- What you have to do -
Transcribe only part of the material below: the lines from the one containing "slew at the pin closest to its max-slew limit - 1.08" through the one containing "PD cells - 244 nW/um2", inclusive, exactly as written.
* * * * *
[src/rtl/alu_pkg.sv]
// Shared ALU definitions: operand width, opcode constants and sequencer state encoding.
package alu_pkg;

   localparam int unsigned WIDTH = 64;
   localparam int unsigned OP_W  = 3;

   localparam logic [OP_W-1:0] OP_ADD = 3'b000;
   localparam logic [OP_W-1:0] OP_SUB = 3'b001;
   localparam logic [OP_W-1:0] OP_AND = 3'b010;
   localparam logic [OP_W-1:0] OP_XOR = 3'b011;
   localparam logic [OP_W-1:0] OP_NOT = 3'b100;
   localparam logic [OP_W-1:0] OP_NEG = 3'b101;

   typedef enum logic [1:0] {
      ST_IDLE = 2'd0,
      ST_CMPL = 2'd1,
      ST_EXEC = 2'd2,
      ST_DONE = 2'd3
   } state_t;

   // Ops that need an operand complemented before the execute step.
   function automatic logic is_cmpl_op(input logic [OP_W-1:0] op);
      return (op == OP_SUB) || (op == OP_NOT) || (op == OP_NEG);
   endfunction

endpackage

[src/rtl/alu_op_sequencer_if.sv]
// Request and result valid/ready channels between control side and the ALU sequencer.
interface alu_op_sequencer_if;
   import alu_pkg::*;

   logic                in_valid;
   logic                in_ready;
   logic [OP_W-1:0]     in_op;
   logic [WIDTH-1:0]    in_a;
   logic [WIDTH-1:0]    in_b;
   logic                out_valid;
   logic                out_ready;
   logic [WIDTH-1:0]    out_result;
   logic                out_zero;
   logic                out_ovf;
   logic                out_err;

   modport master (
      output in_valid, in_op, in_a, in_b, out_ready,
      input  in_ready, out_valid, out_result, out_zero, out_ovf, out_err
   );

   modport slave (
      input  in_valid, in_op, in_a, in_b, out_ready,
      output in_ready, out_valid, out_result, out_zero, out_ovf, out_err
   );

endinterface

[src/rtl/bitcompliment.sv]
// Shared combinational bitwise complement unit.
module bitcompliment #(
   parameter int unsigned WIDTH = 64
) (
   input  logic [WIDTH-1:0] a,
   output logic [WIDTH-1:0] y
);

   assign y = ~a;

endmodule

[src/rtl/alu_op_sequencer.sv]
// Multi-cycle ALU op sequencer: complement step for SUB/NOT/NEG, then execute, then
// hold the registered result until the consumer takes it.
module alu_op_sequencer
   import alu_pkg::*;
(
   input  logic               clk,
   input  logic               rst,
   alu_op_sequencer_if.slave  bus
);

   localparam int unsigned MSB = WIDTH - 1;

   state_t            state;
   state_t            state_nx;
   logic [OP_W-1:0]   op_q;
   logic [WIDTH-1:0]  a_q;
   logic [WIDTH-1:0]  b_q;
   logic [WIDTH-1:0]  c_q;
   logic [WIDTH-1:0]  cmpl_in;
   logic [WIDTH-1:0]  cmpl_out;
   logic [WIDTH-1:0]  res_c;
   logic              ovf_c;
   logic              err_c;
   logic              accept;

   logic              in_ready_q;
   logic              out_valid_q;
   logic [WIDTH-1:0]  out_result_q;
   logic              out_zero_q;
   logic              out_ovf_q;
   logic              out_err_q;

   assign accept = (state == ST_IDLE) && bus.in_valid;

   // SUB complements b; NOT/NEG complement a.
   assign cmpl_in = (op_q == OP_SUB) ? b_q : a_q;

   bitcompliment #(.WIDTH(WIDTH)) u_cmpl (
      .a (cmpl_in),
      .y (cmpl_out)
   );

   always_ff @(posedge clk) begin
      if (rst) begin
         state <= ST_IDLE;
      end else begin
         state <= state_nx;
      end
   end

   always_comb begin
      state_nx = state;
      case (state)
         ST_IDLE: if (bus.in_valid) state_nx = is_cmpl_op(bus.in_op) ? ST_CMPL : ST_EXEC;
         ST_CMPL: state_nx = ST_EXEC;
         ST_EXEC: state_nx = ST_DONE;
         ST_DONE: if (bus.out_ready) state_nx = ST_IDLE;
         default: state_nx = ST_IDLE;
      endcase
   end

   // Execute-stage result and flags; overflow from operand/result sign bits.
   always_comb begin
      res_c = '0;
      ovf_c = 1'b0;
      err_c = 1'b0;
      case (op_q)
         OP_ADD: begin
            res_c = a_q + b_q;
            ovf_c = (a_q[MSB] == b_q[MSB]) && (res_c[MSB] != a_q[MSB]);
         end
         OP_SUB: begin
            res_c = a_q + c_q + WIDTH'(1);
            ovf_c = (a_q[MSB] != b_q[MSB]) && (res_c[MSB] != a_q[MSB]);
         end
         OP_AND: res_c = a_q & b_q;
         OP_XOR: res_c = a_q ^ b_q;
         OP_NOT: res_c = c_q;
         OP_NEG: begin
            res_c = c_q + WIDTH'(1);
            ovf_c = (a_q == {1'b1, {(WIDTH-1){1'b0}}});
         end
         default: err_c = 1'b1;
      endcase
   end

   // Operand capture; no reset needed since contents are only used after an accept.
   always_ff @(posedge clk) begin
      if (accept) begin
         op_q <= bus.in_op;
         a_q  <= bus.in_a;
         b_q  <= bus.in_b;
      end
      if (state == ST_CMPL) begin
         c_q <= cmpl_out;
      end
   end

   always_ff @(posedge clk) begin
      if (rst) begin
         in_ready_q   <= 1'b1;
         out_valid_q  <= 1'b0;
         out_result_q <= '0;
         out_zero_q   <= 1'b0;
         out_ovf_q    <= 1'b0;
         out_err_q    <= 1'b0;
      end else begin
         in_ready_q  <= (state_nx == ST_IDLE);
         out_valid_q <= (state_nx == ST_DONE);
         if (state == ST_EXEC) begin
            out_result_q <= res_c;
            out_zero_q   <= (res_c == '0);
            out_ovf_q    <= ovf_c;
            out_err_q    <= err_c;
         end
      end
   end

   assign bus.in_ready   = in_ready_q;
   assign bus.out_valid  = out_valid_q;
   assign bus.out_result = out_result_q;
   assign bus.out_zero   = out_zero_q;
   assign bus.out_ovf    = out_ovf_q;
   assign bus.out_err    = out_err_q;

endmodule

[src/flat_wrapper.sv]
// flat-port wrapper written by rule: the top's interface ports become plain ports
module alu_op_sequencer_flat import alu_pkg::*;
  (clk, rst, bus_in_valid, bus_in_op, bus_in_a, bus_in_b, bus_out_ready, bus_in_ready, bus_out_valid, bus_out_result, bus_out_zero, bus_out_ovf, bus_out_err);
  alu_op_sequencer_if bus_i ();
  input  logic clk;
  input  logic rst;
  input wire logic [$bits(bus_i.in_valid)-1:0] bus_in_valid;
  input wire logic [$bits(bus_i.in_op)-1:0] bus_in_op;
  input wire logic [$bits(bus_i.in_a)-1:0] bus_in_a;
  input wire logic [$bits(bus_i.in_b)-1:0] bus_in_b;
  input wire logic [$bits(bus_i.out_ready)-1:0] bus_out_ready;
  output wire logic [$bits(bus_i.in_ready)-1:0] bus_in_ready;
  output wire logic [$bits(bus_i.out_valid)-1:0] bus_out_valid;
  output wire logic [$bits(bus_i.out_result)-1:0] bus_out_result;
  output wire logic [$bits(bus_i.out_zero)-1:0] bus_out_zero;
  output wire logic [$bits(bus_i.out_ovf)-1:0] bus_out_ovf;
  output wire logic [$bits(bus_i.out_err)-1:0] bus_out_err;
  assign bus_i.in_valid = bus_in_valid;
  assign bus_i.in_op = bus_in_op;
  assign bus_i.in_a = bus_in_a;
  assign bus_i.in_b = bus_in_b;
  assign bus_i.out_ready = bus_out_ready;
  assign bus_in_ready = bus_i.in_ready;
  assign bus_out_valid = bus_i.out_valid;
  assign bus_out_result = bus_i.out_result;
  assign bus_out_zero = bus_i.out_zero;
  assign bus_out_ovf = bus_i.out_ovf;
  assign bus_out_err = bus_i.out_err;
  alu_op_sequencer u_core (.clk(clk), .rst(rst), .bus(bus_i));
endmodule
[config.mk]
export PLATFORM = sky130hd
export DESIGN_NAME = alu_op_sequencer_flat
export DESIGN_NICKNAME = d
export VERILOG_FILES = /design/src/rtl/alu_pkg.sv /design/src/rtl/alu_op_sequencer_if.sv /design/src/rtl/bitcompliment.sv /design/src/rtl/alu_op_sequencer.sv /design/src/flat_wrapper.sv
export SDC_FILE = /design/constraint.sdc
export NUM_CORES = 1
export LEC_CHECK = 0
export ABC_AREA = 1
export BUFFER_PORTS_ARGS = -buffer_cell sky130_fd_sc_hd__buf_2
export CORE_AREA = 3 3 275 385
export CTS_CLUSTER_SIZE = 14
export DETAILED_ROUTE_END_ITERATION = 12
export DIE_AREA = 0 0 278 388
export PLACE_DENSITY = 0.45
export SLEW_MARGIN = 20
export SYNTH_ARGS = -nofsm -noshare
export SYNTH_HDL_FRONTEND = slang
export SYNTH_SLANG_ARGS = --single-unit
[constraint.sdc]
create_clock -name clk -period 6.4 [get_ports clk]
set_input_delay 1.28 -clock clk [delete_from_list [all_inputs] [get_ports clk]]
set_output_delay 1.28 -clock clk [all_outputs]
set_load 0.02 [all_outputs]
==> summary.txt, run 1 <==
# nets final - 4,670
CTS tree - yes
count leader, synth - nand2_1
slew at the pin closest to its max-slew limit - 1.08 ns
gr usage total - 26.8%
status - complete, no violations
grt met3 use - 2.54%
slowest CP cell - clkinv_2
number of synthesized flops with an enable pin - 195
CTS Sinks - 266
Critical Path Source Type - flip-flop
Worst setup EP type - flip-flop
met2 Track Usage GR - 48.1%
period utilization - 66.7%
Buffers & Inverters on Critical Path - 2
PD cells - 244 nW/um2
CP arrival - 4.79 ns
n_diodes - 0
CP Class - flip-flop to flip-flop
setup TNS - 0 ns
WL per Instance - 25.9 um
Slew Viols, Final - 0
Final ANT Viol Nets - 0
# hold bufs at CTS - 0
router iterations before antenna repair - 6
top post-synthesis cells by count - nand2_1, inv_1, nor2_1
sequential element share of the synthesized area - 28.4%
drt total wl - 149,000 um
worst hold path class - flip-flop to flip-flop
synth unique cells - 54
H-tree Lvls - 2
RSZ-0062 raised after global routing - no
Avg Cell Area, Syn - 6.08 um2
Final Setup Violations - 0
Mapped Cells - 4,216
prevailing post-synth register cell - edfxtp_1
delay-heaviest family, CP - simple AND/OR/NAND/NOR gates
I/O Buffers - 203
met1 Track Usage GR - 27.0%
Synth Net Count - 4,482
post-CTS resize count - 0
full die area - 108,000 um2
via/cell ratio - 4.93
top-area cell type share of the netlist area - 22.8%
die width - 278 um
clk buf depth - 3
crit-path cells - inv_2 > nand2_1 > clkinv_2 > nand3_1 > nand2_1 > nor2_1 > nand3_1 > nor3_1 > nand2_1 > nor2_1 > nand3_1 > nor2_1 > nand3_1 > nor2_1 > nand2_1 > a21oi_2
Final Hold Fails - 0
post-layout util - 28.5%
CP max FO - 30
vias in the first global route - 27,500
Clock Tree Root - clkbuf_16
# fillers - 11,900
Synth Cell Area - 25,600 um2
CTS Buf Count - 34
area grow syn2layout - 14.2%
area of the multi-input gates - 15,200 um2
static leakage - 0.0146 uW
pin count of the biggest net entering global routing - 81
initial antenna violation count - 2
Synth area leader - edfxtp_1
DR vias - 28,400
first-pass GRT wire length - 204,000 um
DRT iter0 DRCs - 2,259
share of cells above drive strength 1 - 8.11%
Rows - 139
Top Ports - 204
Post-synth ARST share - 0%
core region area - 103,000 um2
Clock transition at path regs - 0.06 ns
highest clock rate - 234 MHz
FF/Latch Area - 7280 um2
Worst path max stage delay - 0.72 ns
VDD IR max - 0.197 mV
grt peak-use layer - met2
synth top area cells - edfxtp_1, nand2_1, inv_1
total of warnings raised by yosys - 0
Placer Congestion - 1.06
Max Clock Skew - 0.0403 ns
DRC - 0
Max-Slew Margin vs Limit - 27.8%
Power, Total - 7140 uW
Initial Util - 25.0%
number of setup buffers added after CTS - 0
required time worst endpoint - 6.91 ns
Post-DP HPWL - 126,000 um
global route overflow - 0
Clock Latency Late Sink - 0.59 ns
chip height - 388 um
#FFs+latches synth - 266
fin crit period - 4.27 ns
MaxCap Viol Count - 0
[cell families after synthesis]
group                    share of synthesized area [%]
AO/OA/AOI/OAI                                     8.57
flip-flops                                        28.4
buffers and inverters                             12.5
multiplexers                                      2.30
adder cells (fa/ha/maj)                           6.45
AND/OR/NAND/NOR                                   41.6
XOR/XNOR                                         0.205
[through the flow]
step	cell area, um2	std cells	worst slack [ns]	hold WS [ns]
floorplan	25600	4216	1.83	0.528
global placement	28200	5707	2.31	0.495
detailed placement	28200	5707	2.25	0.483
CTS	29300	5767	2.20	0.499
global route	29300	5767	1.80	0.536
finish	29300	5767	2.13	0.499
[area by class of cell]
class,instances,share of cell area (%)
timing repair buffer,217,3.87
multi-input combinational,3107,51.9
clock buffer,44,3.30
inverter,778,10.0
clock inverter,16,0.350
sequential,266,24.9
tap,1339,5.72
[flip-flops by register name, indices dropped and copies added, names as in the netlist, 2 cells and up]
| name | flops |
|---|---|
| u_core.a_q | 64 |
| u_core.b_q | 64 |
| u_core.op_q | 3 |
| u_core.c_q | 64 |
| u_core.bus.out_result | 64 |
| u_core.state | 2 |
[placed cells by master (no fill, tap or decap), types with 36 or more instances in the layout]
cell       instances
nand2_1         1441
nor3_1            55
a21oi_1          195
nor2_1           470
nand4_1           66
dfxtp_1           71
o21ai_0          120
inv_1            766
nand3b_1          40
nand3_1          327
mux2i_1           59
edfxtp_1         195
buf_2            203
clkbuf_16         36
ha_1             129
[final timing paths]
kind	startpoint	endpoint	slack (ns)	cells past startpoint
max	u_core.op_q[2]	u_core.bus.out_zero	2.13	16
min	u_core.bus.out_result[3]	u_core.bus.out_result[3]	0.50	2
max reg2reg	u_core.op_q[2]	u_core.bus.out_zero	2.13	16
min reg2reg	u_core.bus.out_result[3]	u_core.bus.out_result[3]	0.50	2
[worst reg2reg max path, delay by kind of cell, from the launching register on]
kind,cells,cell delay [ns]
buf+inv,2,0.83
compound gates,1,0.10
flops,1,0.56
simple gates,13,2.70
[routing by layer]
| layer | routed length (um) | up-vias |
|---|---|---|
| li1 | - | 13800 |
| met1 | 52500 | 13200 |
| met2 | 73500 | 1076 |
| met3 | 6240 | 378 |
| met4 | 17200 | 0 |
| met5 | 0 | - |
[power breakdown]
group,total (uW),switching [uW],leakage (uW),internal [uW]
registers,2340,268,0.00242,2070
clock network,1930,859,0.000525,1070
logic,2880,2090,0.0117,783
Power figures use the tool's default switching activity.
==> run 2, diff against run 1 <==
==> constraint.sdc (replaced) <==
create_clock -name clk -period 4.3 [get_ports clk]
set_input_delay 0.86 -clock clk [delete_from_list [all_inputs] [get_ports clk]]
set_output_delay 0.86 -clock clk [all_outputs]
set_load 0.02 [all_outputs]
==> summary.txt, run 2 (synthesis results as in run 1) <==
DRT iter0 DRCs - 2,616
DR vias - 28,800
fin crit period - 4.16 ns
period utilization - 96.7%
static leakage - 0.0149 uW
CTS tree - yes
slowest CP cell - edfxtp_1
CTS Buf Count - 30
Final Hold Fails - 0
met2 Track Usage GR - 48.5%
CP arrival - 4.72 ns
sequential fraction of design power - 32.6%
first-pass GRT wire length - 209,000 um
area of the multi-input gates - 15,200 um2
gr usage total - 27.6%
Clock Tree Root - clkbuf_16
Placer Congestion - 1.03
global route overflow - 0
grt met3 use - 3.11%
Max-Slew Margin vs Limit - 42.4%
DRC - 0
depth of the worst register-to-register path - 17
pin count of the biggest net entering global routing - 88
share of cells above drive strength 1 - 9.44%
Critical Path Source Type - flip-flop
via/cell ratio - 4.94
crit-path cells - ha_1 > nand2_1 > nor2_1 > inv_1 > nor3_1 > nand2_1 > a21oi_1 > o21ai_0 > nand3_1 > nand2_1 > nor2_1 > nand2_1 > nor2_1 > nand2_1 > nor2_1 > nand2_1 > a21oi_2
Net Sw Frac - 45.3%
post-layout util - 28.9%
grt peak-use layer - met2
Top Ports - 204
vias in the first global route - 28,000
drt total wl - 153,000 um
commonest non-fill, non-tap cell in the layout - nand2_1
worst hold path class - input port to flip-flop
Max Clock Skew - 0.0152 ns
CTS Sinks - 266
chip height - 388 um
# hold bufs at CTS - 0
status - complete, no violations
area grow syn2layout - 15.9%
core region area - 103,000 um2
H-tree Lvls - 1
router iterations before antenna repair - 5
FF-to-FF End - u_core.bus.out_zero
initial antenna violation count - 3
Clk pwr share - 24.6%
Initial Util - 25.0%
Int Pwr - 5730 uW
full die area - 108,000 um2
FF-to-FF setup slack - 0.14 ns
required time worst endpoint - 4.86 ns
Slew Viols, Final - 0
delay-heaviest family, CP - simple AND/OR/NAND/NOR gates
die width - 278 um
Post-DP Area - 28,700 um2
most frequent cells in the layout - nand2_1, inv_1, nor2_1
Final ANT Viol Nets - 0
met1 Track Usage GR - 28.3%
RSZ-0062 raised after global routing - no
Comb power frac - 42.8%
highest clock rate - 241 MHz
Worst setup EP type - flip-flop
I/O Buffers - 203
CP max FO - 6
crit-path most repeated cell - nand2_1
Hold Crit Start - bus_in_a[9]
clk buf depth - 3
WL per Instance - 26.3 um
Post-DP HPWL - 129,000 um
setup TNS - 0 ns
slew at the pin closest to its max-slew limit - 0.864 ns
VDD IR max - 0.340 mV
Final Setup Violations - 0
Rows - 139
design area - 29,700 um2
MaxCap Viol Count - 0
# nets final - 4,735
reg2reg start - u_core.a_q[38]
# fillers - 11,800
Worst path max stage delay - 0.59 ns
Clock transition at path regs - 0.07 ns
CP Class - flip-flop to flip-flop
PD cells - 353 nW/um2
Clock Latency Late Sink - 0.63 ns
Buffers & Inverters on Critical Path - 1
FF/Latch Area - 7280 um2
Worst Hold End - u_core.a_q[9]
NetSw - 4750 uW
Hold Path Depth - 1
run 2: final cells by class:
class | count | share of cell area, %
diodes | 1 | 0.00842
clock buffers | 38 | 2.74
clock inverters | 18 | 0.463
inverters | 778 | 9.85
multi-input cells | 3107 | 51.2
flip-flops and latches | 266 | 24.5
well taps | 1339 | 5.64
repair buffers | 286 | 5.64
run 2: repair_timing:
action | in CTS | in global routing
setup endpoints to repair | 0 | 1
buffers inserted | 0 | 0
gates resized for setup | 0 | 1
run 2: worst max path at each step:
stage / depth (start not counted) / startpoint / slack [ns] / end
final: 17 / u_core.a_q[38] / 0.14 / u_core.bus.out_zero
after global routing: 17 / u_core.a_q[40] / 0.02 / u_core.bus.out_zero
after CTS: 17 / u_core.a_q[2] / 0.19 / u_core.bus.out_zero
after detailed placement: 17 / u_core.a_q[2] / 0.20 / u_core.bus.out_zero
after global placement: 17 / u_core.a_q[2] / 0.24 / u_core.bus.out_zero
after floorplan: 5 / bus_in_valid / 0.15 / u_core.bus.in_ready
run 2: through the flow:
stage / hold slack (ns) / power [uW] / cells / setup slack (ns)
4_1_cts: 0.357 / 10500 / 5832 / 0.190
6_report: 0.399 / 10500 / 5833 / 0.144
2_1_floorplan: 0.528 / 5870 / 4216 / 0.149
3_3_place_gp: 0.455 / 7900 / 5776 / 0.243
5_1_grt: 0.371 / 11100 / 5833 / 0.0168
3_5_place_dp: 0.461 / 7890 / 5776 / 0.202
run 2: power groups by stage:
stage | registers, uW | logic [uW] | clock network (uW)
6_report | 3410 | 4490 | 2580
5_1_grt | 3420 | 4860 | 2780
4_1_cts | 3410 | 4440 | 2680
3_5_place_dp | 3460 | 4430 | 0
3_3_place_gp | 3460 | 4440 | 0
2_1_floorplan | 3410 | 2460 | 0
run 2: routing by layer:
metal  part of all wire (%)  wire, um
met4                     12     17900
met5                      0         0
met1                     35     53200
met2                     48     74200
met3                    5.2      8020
* * * * *
- Answer for this exercise -
slew at the pin closest to its max-slew limit - 1.08 ns
gr usage total - 26.8%
status - complete, no violations
grt met3 use - 2.54%
slowest CP cell - clkinv_2
number of synthesized flops with an enable pin - 195
CTS Sinks - 266
Critical Path Source Type - flip-flop
Worst setup EP type - flip-flop
met2 Track Usage GR - 48.1%
period utilization - 66.7%
Buffers & Inverters on Critical Path - 2
PD cells - 244 nW/um2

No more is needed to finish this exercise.